We made it home just in time to inhale lunch then head back out. Mr. Right took #1 sledding (a HUGE hit) and I took #2 to the ENT for his post-op check up. #2 is doing just fine ... his parents are on eggshells waiting for the next green nose to hit. He's been off of antibiotics for a whole week ... if we can make it to two it might be a new record. Think good thoughts ...
Everyone was home for the afternoon and I spent most of it refereeing a wrestling match between the dueling Power Rangers. I don't even know what Power Rangers are ... we have no action figures or TV or video - I don't know how they crept into my house. But they are here and they are physical! A father of 3 - two boys and one girl - that I work with says his wife is famous for throwing their boys into their basement while saying, "don't come up unless someone is bleeding." I get it ... more every day. These boys are only 4 and 1 1/2 ... I will be heavily medicated when they are 16 and 14.
Me: "Why are there 6 umbrellas in the basement?"
#2 runs and hides in the tee-pee. He thinks if I can't see him, I couldn't possibly think he's up to no good.

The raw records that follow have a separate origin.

--- src/sv/hue_selective_grayscale_assert.svh ---
// assertion macros for the hue selective grayscale block
// used by the top level; expects clk and rst in the including scope
`ifndef HUE_SELECTIVE_GRAYSCALE_ASSERT_SVH
`define HUE_SELECTIVE_GRAYSCALE_ASSERT_SVH

`ifndef ASSERT_OFF
`define HSG_ASSERT_ALWAYS(label, expr, msg) \
  label: assert property (@(posedge clk) disable iff (rst) (expr)) else $error(msg);
`define HSG_ASSERT_IMPLY(label, ante, cons, msg) \
  label: assert property (@(posedge clk) disable iff (rst) (ante) |-> (cons)) else $error(msg);
`else
`define HSG_ASSERT_ALWAYS(label, expr, msg)
`define HSG_ASSERT_IMPLY(label, ante, cons, msg)
`endif

`endif

--- src/sv/hsg_pkg.sv ---
// shared types and constants of the hue selective grayscale block
// no dependencies; used by hsg_hue_pipe, hue_selective_grayscale and the testbench
`timescale 1ns / 1ps

package hsg_pkg;

  typedef struct packed {
    logic [7:0] red_in;
    logic [7:0] green_in;
    logic [7:0] blue_in;
  } in_word_t;

  typedef struct packed {
    logic [7:0] red_out;
    logic [7:0] green_out;
    logic [7:0] blue_out;
    logic       color_kept;
  } out_word_t;

  typedef struct packed {
    logic       ok;
    logic [8:0] hue;
  } hue_res_t;

  localparam int unsigned CFG_IDX_W  = 2;
  localparam int unsigned CFG_DATA_W = 8;

  localparam logic [CFG_IDX_W-1:0] CFG_TARGET_RED   = 2'd0;
  localparam logic [CFG_IDX_W-1:0] CFG_TARGET_GREEN = 2'd1;
  localparam logic [CFG_IDX_W-1:0] CFG_TARGET_BLUE  = 2'd2;
  localparam logic [CFG_IDX_W-1:0] CFG_HUE_TOL      = 2'd3;

  localparam logic [7:0] TARGET_RED_RST   = 8'd255;
  localparam logic [7:0] TARGET_GREEN_RST = 8'd0;
  localparam logic [7:0] TARGET_BLUE_RST  = 8'd0;
  localparam logic [7:0] HUE_TOL_RST      = 8'd30;

  localparam int unsigned LUMA_R = 13938;
  localparam int unsigned LUMA_G = 46869;
  localparam int unsigned LUMA_B = 4730;

  localparam int unsigned HUE_SECTOR = 15360;
  localparam int unsigned OFS_GREEN  = 120 * 256;
  localparam int unsigned OFS_BLUE   = 240 * 256;
  localparam int unsigned HUE_FULL   = 360;

  // quotient of the sector division never exceeds 15360
  localparam int unsigned QUOT_BITS      = 14;
  localparam int unsigned DIV_STEPS      = 2;
  localparam int unsigned DIV_STAGES     = QUOT_BITS / DIV_STEPS;
  localparam int unsigned HUE_LAT        = DIV_STAGES + 3;
  localparam int unsigned PIPE_STAGES    = HUE_LAT + 2;

endpackage

--- src/sv/hsg_hue_pipe.sv ---
// pipelined integer hue of one rgb color, HUE_LAT stages, one color per cycle
// when en is all high; depends on hsg_pkg; stage k loads when en[k] is high
`timescale 1ns / 1ps

module hsg_hue_pipe (
  input  logic                          clk,
  input  logic [hsg_pkg::HUE_LAT-1:0]   en,
  input  hsg_pkg::in_word_t             color,
  output hsg_pkg::hue_res_t             result
);

  localparam int unsigned QB = hsg_pkg::QUOT_BITS;
  localparam int unsigned NS = hsg_pkg::DIV_STAGES;
  localparam int unsigned NJ = hsg_pkg::DIV_STEPS;

  typedef enum logic [1:0] {SECT_RED, SECT_GREEN, SECT_BLUE} sector_t;

  // stage 0: max, min, sector and difference
  logic [7:0]        r, g, b;
  logic [7:0]        hi_a, lo_a;
  logic signed [8:0] diff_a;
  sector_t           sect_a;

  sector_t           sect_q0;
  logic [7:0]        chroma_q0;
  logic signed [8:0] diff_q0;

  assign r = color.red_in;
  assign g = color.green_in;
  assign b = color.blue_in;

  always_comb begin
    // ties go to red, then green
    if (r >= g && r >= b) begin
      sect_a = SECT_RED;
      hi_a   = r;
      diff_a = $signed({1'b0, g}) - $signed({1'b0, b});
    end else if (g >= b) begin
      sect_a = SECT_GREEN;
      hi_a   = g;
      diff_a = $signed({1'b0, b}) - $signed({1'b0, r});
    end else begin
      sect_a = SECT_BLUE;
      hi_a   = b;
      diff_a = $signed({1'b0, r}) - $signed({1'b0, g});
    end
    lo_a = (r <= g) ? r : g;
    lo_a = (b < lo_a) ? b : lo_a;
  end

  always_ff @(posedge clk) begin
    if (en[0]) begin
      sect_q0   <= sect_a;
      chroma_q0 <= hi_a - lo_a;
      diff_q0   <= diff_a;
    end
  end

  // stage 1: rounded numerator, split into sign and magnitude
  logic [22:0] dext_b, num_b, mag_b;

  logic [21:0] mag_q1;
  logic        neg_q1;
  logic [7:0]  chroma_q1;
  sector_t     sect_q1;

  always_comb begin
    dext_b = {{14{diff_q0[8]}}, diff_q0};
    num_b  = dext_b * 23'(hsg_pkg::HUE_SECTOR) + {16'b0, chroma_q0[7:1]};
    mag_b  = num_b[22] ? (~num_b + 23'd1) : num_b;
  end

  always_ff @(posedge clk) begin
    if (en[1]) begin
      mag_q1    <= mag_b[21:0];
      neg_q1    <= num_b[22];
      chroma_q1 <= chroma_q0;
      sect_q1   <= sect_q0;
    end
  end

  // restoring divider, NJ quotient bits per stage; remainder stays below chroma
  logic [7:0]    rem_q    [NS];
  logic [QB-1:0] quo_q    [NS];
  logic [QB-1:0] mag_d_q  [NS];
  logic [7:0]    chroma_d [NS];
  logic          neg_d    [NS];
  sector_t       sect_d   [NS];

  for (genvar s = 0; s < NS; s++) begin : g_div
    logic [7:0]    rem_in, rem_out, c_in;
    logic [QB-1:0] quo_in, quo_out, mag_in;
    logic          neg_in;
    sector_t       sect_in;

    if (s == 0) begin : g_first
      assign rem_in  = mag_q1[21:QB];
      assign quo_in  = '0;
      assign mag_in  = mag_q1[QB-1:0];
      assign c_in    = chroma_q1;
      assign neg_in  = neg_q1;
      assign sect_in = sect_q1;
    end else begin : g_rest
      assign rem_in  = rem_q[s-1];
      assign quo_in  = quo_q[s-1];
      assign mag_in  = mag_d_q[s-1];
      assign c_in    = chroma_d[s-1];
      assign neg_in  = neg_d[s-1];
      assign sect_in = sect_d[s-1];
    end

    always_comb begin
      logic [8:0] trial;
      rem_out = rem_in;
      quo_out = quo_in;
      for (int j = 0; j < NJ; j++) begin
        trial = {rem_out, mag_in[QB-1-s*NJ-j]};
        if (trial >= {1'b0, c_in}) begin
          rem_out                = 8'(trial - {1'b0, c_in});
          quo_out[QB-1-s*NJ-j]   = 1'b1;
        end else begin
          rem_out = trial[7:0];
        end
      end
    end

    always_ff @(posedge clk) begin
      if (en[2+s]) begin
        rem_q[s]    <= rem_out;
        quo_q[s]    <= quo_out;
        mag_d_q[s]  <= mag_in;
        chroma_d[s] <= c_in;
        neg_d[s]    <= neg_in;
        sect_d[s]   <= sect_in;
      end
    end
  end

  // last stage: sign, sector offset, floor shift and wrap into 0..359
  logic [17:0]       qs_p, ofs_p, sum_p;
  logic signed [9:0] deg_p, wrap_p;

  always_comb begin
    qs_p = neg_d[NS-1] ? (~{4'b0, quo_q[NS-1]} + 18'd1) : {4'b0, quo_q[NS-1]};
    unique case (sect_d[NS-1])
      SECT_RED:   ofs_p = 18'd0;
      SECT_GREEN: ofs_p = 18'(hsg_pkg::OFS_GREEN);
      SECT_BLUE:  ofs_p = 18'(hsg_pkg::OFS_BLUE);
      default:    ofs_p = 18'd0;
    endcase
    sum_p = qs_p + ofs_p;
    deg_p = $signed(sum_p[17:8]);
    if (deg_p >= $signed(10'(hsg_pkg::HUE_FULL))) begin
      wrap_p = deg_p - $signed(10'(hsg_pkg::HUE_FULL));
    end else if (deg_p < $signed(10'd0)) begin
      wrap_p = deg_p + $signed(10'(hsg_pkg::HUE_FULL));
    end else begin
      wrap_p = deg_p;
    end
  end

  always_ff @(posedge clk) begin
    if (en[hsg_pkg::HUE_LAT-1]) begin
      result.ok  <= (chroma_d[NS-1] != 8'd0);
      result.hue <= wrap_p[8:0];
    end
  end

endmodule

--- src/sv/hue_selective_grayscale.sv ---
// top level of the hue selective grayscale block: config registers, pixel and
// target hue pipes, luma path, keep decision; depends on hsg_pkg, hsg_hue_pipe
`timescale 1ns / 1ps

//  channel   handshake             payload        direction
//  cfg       cfg_write             cfg_index/data in, no back-pressure
//  in        in_valid / in_stall   in_word        in
//  out       out_valid / out_stall out_word       out
//
//  one pixel per clock sustained while out_stall stays low; a taken pixel passes
//  the 7 divider stages of the hue pipes plus 5 others before it shows at out_valid
//  rst clears the stage valid bits and loads the config reset values
//  each stage holds while the one after it is full and stalled, so bubbles
//  close up and in_stall rises only when every stage is full

module hue_selective_grayscale (
  input  logic                              clk,
  input  logic                              rst,
  input  logic                              cfg_write,
  input  logic [hsg_pkg::CFG_IDX_W-1:0]     cfg_index,
  input  logic [hsg_pkg::CFG_DATA_W-1:0]    cfg_data,
  input  logic                              in_valid,
  output logic                              in_stall,
  input  hsg_pkg::in_word_t                 in_word,
  output logic                              out_valid,
  input  logic                              out_stall,
  output hsg_pkg::out_word_t                out_word
);

  `include "hue_selective_grayscale_assert.svh"

  localparam int unsigned HL = hsg_pkg::HUE_LAT;
  localparam int unsigned NP = hsg_pkg::PIPE_STAGES;

  // config registers
  logic [7:0] target_red, target_green, target_blue, hue_tolerance;

  always_ff @(posedge clk) begin
    if (rst) begin
      target_red    <= hsg_pkg::TARGET_RED_RST;
      target_green  <= hsg_pkg::TARGET_GREEN_RST;
      target_blue   <= hsg_pkg::TARGET_BLUE_RST;
      hue_tolerance <= hsg_pkg::HUE_TOL_RST;
    end else if (cfg_write) begin
      unique case (cfg_index)
        hsg_pkg::CFG_TARGET_RED:   target_red    <= cfg_data;
        hsg_pkg::CFG_TARGET_GREEN: target_green  <= cfg_data;
        hsg_pkg::CFG_TARGET_BLUE:  target_blue   <= cfg_data;
        hsg_pkg::CFG_HUE_TOL:      hue_tolerance <= cfg_data;
        default: ;
      endcase
    end
  end

  // stage enables: a stage loads when it is empty or its successor loads
  logic [NP-1:0] valid_q;
  logic [NP-1:0] en;

  assign en[NP-1] = !valid_q[NP-1] || !out_stall;
  for (genvar k = 0; k < NP - 1; k++) begin : g_en
    assign en[k] = !valid_q[k] || en[k+1];
  end

  assign in_stall  = !en[0];
  assign out_valid = valid_q[NP-1];

  always_ff @(posedge clk) begin
    if (rst) begin
      valid_q <= '0;
    end else begin
      if (en[0]) begin
        valid_q[0] <= in_valid;
      end
      for (int k = 1; k < NP; k++) begin
        if (en[k]) begin
          valid_q[k] <= valid_q[k-1];
        end
      end
    end
  end

  // hue of the pixel and of the target, in lockstep
  hsg_pkg::in_word_t target_word;
  hsg_pkg::hue_res_t pix_hue, tgt_hue;

  assign target_word = '{red_in: target_red, green_in: target_green, blue_in: target_blue};

  hsg_hue_pipe u_pix_hue (
    .clk    (clk),
    .en     (en[HL-1:0]),
    .color  (in_word),
    .result (pix_hue)
  );

  hsg_hue_pipe u_tgt_hue (
    .clk    (clk),
    .en     (en[HL-1:0]),
    .color  (target_word),
    .result (tgt_hue)
  );

  // pixel delay line and luma path
  hsg_pkg::in_word_t pix_q [HL];
  logic [23:0]       prod_r_q, prod_g_q, prod_b_q;
  logic [24:0]       luma_sum;
  logic [7:0]        luma_clamp;
  logic [7:0]        luma_q [HL];

  always_comb begin
    luma_sum   = 25'(prod_r_q) + 25'(prod_g_q) + 25'(prod_b_q);
    luma_clamp = (luma_sum[24:16] > 9'd255) ? 8'hff : luma_sum[23:16];
  end

  always_ff @(posedge clk) begin
    if (en[0]) begin
      pix_q[0]  <= in_word;
      prod_r_q  <= 24'(in_word.red_in) * 24'(hsg_pkg::LUMA_R);
      prod_g_q  <= 24'(in_word.green_in) * 24'(hsg_pkg::LUMA_G);
      prod_b_q  <= 24'(in_word.blue_in) * 24'(hsg_pkg::LUMA_B);
      luma_q[0] <= 8'd0;
    end
    if (en[1]) begin
      luma_q[1] <= luma_clamp;
    end
    for (int k = 1; k < HL; k++) begin
      if (en[k]) begin
        pix_q[k] <= pix_q[k-1];
      end
    end
    for (int k = 2; k < HL; k++) begin
      if (en[k]) begin
        luma_q[k] <= luma_q[k-1];
      end
    end
  end

  // circular hue distance and keep decision
  logic signed [9:0] d1, d2;
  logic [8:0]        hue_dist;
  logic              keep;

  always_comb begin
    d1 = $signed({1'b0, pix_hue.hue}) - $signed({1'b0, tgt_hue.hue});
    d2 = $signed({1'b0, tgt_hue.hue}) - $signed({1'b0, pix_hue.hue});
    if (d1 < $signed(10'd0)) begin
      d1 = d1 + $signed(10'(hsg_pkg::HUE_FULL));
    end
    if (d2 < $signed(10'd0)) begin
      d2 = d2 + $signed(10'(hsg_pkg::HUE_FULL));
    end
    hue_dist = (d1 < d2) ? d1[8:0] : d2[8:0];
    keep     = pix_hue.ok && tgt_hue.ok && (hue_dist <= 9'(hue_tolerance));
  end

  hsg_pkg::in_word_t pix_k;
  logic [7:0]        luma_k;
  logic              keep_k;

  always_ff @(posedge clk) begin
    if (en[HL]) begin
      pix_k  <= pix_q[HL-1];
      luma_k <= luma_q[HL-1];
      keep_k <= keep;
    end
    if (en[NP-1]) begin
      if (keep_k) begin
        out_word <= '{red_out: pix_k.red_in, green_out: pix_k.green_in,
                      blue_out: pix_k.blue_in, color_kept: 1'b1};
      end else begin
        out_word <= '{red_out: luma_k, green_out: luma_k,
                      blue_out: luma_k, color_kept: 1'b0};
      end
    end
  end

  // checks
  `HSG_ASSERT_IMPLY(a_stall_full, in_stall,
                    out_valid && out_stall && (&valid_q),
                    "stall with room")
  `HSG_ASSERT_IMPLY(a_grey_equal, out_valid && !out_word.color_kept,
                    (out_word.red_out == out_word.green_out) &&
                    (out_word.green_out == out_word.blue_out),
                    "grey word with unequal channels")
  `HSG_ASSERT_IMPLY(a_kept_chroma, out_valid && out_word.color_kept,
                    !((out_word.red_out == out_word.green_out) &&
                      (out_word.green_out == out_word.blue_out)),
                    "kept word without chroma")
  `HSG_ASSERT_IMPLY(a_hue_range, valid_q[HL-1] && pix_hue.ok,
                    pix_hue.hue < 9'(hsg_pkg::HUE_FULL),
                    "hue out of range")

endmodule

--- config.mk ---
export PLATFORM = sky130hd
export DESIGN_NAME = hue_selective_grayscale
export DESIGN_NICKNAME = d
export VERILOG_FILES = /design/src/sv/hsg_pkg.sv /design/src/sv/hsg_hue_pipe.sv /design/src/sv/hue_selective_grayscale.sv
export VERILOG_INCLUDE_DIRS = /design/src /design/src/sv
export SDC_FILE = /design/constraint.sdc
export NUM_CORES = 2
export LEC_CHECK = 0
export BUFFER_PORTS_ARGS = -buffer_cell sky130_fd_sc_hd__buf_2
export CORE_ASPECT_RATIO = 0.7
export CORE_MARGIN = 2
export CORE_UTILIZATION = 55
export DETAILED_ROUTE_END_ITERATION = 6
export PLACE_DENSITY = 0.68
export SYNTH_ARGS = -nofsm -noshare
export SYNTH_HDL_FRONTEND = slang
export SYNTH_SLANG_ARGS = --single-unit
--- constraint.sdc ---
create_clock -name clk -period 14.5 [get_ports clk]
set_input_delay 2.9 -clock clk [delete_from_list [all_inputs] [get_ports clk]]
set_output_delay 2.9 -clock clk [all_outputs]
set_load 0.01 [all_outputs]
### Word level (Yosys, flattened, before mapping)

Memories as Yosys holds them, arrays and structs flattened. A register that Yosys moved wholly into a read port is not among the register bits.
Cells that the tools add are included.

* input port bits: 39
* memories: 14
* memory bits (writable): 978
* logic and storage cells: 315
* bits in registers: 259

Memory list
* pix_q: words 10, bits a word 24, rd ports 10, clocked after Yosys merged registers in 1, wr ports 10, RTL line hue_selective_grayscale.sv:103 `hsg_pkg::in_word_t pix_q [HL];`
* u_pix_hue.mag_d_q: words 7, bits a word 14, rd ports 6, clocked after Yosys merged registers in 0, wr ports 7, RTL line hsg_hue_pipe.sv:85 `logic [QB-1:0] mag_d_q [NS];`
* u_pix_hue.quo_q: words 7, bits a word 14, rd ports 7, clocked after Yosys merged registers in 0, wr ports 7, RTL line hsg_hue_pipe.sv:84 `logic [QB-1:0] quo_q [NS];`
* u_tgt_hue.mag_d_q: words 7, bits a word 14, rd ports 6, clocked after Yosys merged registers in 0, wr ports 7, RTL line hsg_hue_pipe.sv:85
* u_tgt_hue.quo_q: words 7, bits a word 14, rd ports 7, clocked after Yosys merged registers in 0, wr ports 7, RTL line hsg_hue_pipe.sv:84
* luma_q: words 10, bits a word 8, rd ports 9, clocked after Yosys merged registers in 1, wr ports 10, RTL line hue_selective_grayscale.sv:107 `logic [7:0] luma_q [HL];`
* 8 more memories

* reduce and logical (&&, ||, !) cells: 37
* mux-type cells: 105
* order comparisons: 47
* add/sub/neg operators: 54
* bitwise logic cells: 4
* equal/unequal tests: 7
* multipliers: 5

Operators by type and width (number)
* 8-bit two-way mux: 37
* 9-bit by 8-bit >= comparator with 1-bit output: 28
* 8-bit subtractor: 30
* 9-bit two-way mux: 9
* 16-bit one-hot mux with 2 select lines: 2
* 8-bit by 8-bit subtractor with 9-bit output: 6
* 8-bit >= comparator: 6
* 1-bit two-way mux: 48
* 23-bit by 7-bit adder with 23-bit output: 2
* 23-bit by 4-bit multiplier with 13-bit output (second input constant): 2
* 22-bit by 1-bit adder with 22-bit output (second input constant): 2
* 22-bit two-way mux: 2
* 22-bit inverter: 2
* 10-bit by 1-bit less-than comparator with 1-bit output (second input constant): 4
* 18-bit by 1-bit adder with 18-bit output (second input constant): 2
* 18-bit by 16-bit adder with 18-bit output: 2
* 18-bit two-way mux: 2
* 14-bit inverter with 18-bit output: 2
* 22-bit by 24-bit adder with 25-bit output: 1
* 25-bit by 21-bit adder with 25-bit output: 1
* 25-bit two-way mux: 1
* 8-bit by 16-bit multiplier with 24-bit output (second input constant): 1
* 8-bit by 13-bit multiplier with 21-bit output (second input constant): 1
* 10-bit adder (second input constant): 2
* other kinds (20): 64

### Depth between registers and ports, before layout

* depth after elaboration: 15
* gate-level depth with buffers: 30
* gate-level depth less buffers: 29

### Modules after synthesis

Synthesis repeated with hierarchy kept, for this count alone.

* cell total of the unflattened synthesis: 4578
* area total of the unflattened synthesis: 58178.3 µm²

By module, submodules not included
* hue_selective_grayscale: area each 22758.1 µm², cells an instance 1551, seq. area each 13733.2 µm², times used 1
* hsg_hue_pipe at u_tgt_hue: area each 17734.5 µm², cells an instance 1507, seq. area each 8348.0 µm², times used 1
* hsg_hue_pipe at u_pix_hue: area each 17685.7 µm², cells an instance 1520, seq. area each 8348.0 µm², times used 1

### Worst setup path after synthesis

No wires, ideal clock.

* path type: input-to-output
* start: input port out_stall
* end: output port in_stall
* buffers on the path: 0
* stages on the path: 9
* path slack: 1.904 ns
* data arrival time: 9.696 ns
* cells stage by stage: and3_1 -> inv_1 -> nor2_1 -> and2_1 -> inv_1 -> nor2_1 -> and2_1 -> nand3_1 -> inv_1

* cells in the longest elaborated chain, start to end: 14

Ends and longest elaborated chain
* from (decl): RTL line hue_selective_grayscale.sv:26 `input logic out_stall,`
* 1-bit zero test: RTL line hue_selective_grayscale.sv:59 `assign en[NP-1] = !valid_q[NP-1] || !out_stall;`
* 1-bit logical OR: RTL line hue_selective_grayscale.sv:59
* 1-bit logical OR: RTL line hue_selective_grayscale.sv:61 `assign en[k] = !valid_q[k] || en[k+1];`
* via en[10]: RTL line hue_selective_grayscale.sv:57 `logic [NP-1:0] en;`
* 1-bit logical OR (4 in series): RTL line hue_selective_grayscale.sv:61
* via en[6]: RTL line hue_selective_grayscale.sv:57
* 1-bit logical OR (6 in series): RTL line hue_selective_grayscale.sv:61
* 1-bit zero test: RTL line hue_selective_grayscale.sv:64 `assign in_stall = !en[0];`
* to (decl): RTL line hue_selective_grayscale.sv:23 `output logic in_stall,`

The timed path passes the listed nets, and every way through them passes these cells.

### Worst setup path after layout

* start: input port in_word[9] (netlist bit)
* end: register u_pix_hue.chroma_q0[7] (data pin)

* cells in the longest elaborated chain, start to end: 5

Ends and longest elaborated chain
* from (decl): RTL line hue_selective_grayscale.sv:24 `input hsg_pkg::in_word_t in_word,`
* 8-bit <= comparator: RTL line hsg_hue_pipe.sv:47 `lo_a = (r <= g) ? r : g;`
* 8-bit two-way mux: RTL line hsg_hue_pipe.sv:47
* 8-bit less-than comparator: RTL line hsg_hue_pipe.sv:48 `lo_a = (b < lo_a) ? b : lo_a;`
* 8-bit two-way mux: RTL line hsg_hue_pipe.sv:48
* 8-bit subtractor *: RTL line hsg_hue_pipe.sv:54 `chroma_q0 <= hi_a - lo_a;`
* to (signal assigned): RTL line hsg_hue_pipe.sv:54
* to (decl): RTL line hsg_hue_pipe.sv:25 `logic [7:0] chroma_q0;`

Mark *: on every way between the ends. The rest lies on a longest branch, timed or not.
A chain may end at the register's enable or synchronous reset.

#1: "Silly Mommy - we're using the umbrellas as our swords."
Me: "Well I think umbrellas need to stay upstairs and get ready for our next rain storm. Umbrellas are for keeping us dry in the rain. They are sharp and someone might get hurt."
#1 (with this look of Duh! ... of course someone will get hurt - that's the point): "But we're Power Rangers, we need our swords. It's OK for Soldiers to carry guns and Power Rangers to have swords."
We went on and on with this for awhile (surprise, surprise). It finally ended after encouraging them to make the diapers.com box into a rocketship ... Hope you're blasting off somewhere fun today!
1 comment:
I am catching up on the last 4 posts and am dying laughing!! I love this blog! You do a great job of making me feel like I am right there w/ you, Mr. Right and #1 and #2! I am sure the Dr. hears that all the time about wine (vs milk)!! Hysterical.
Thanks for sharing!
And, hopefully your umbrellas are safe and sound upstairs!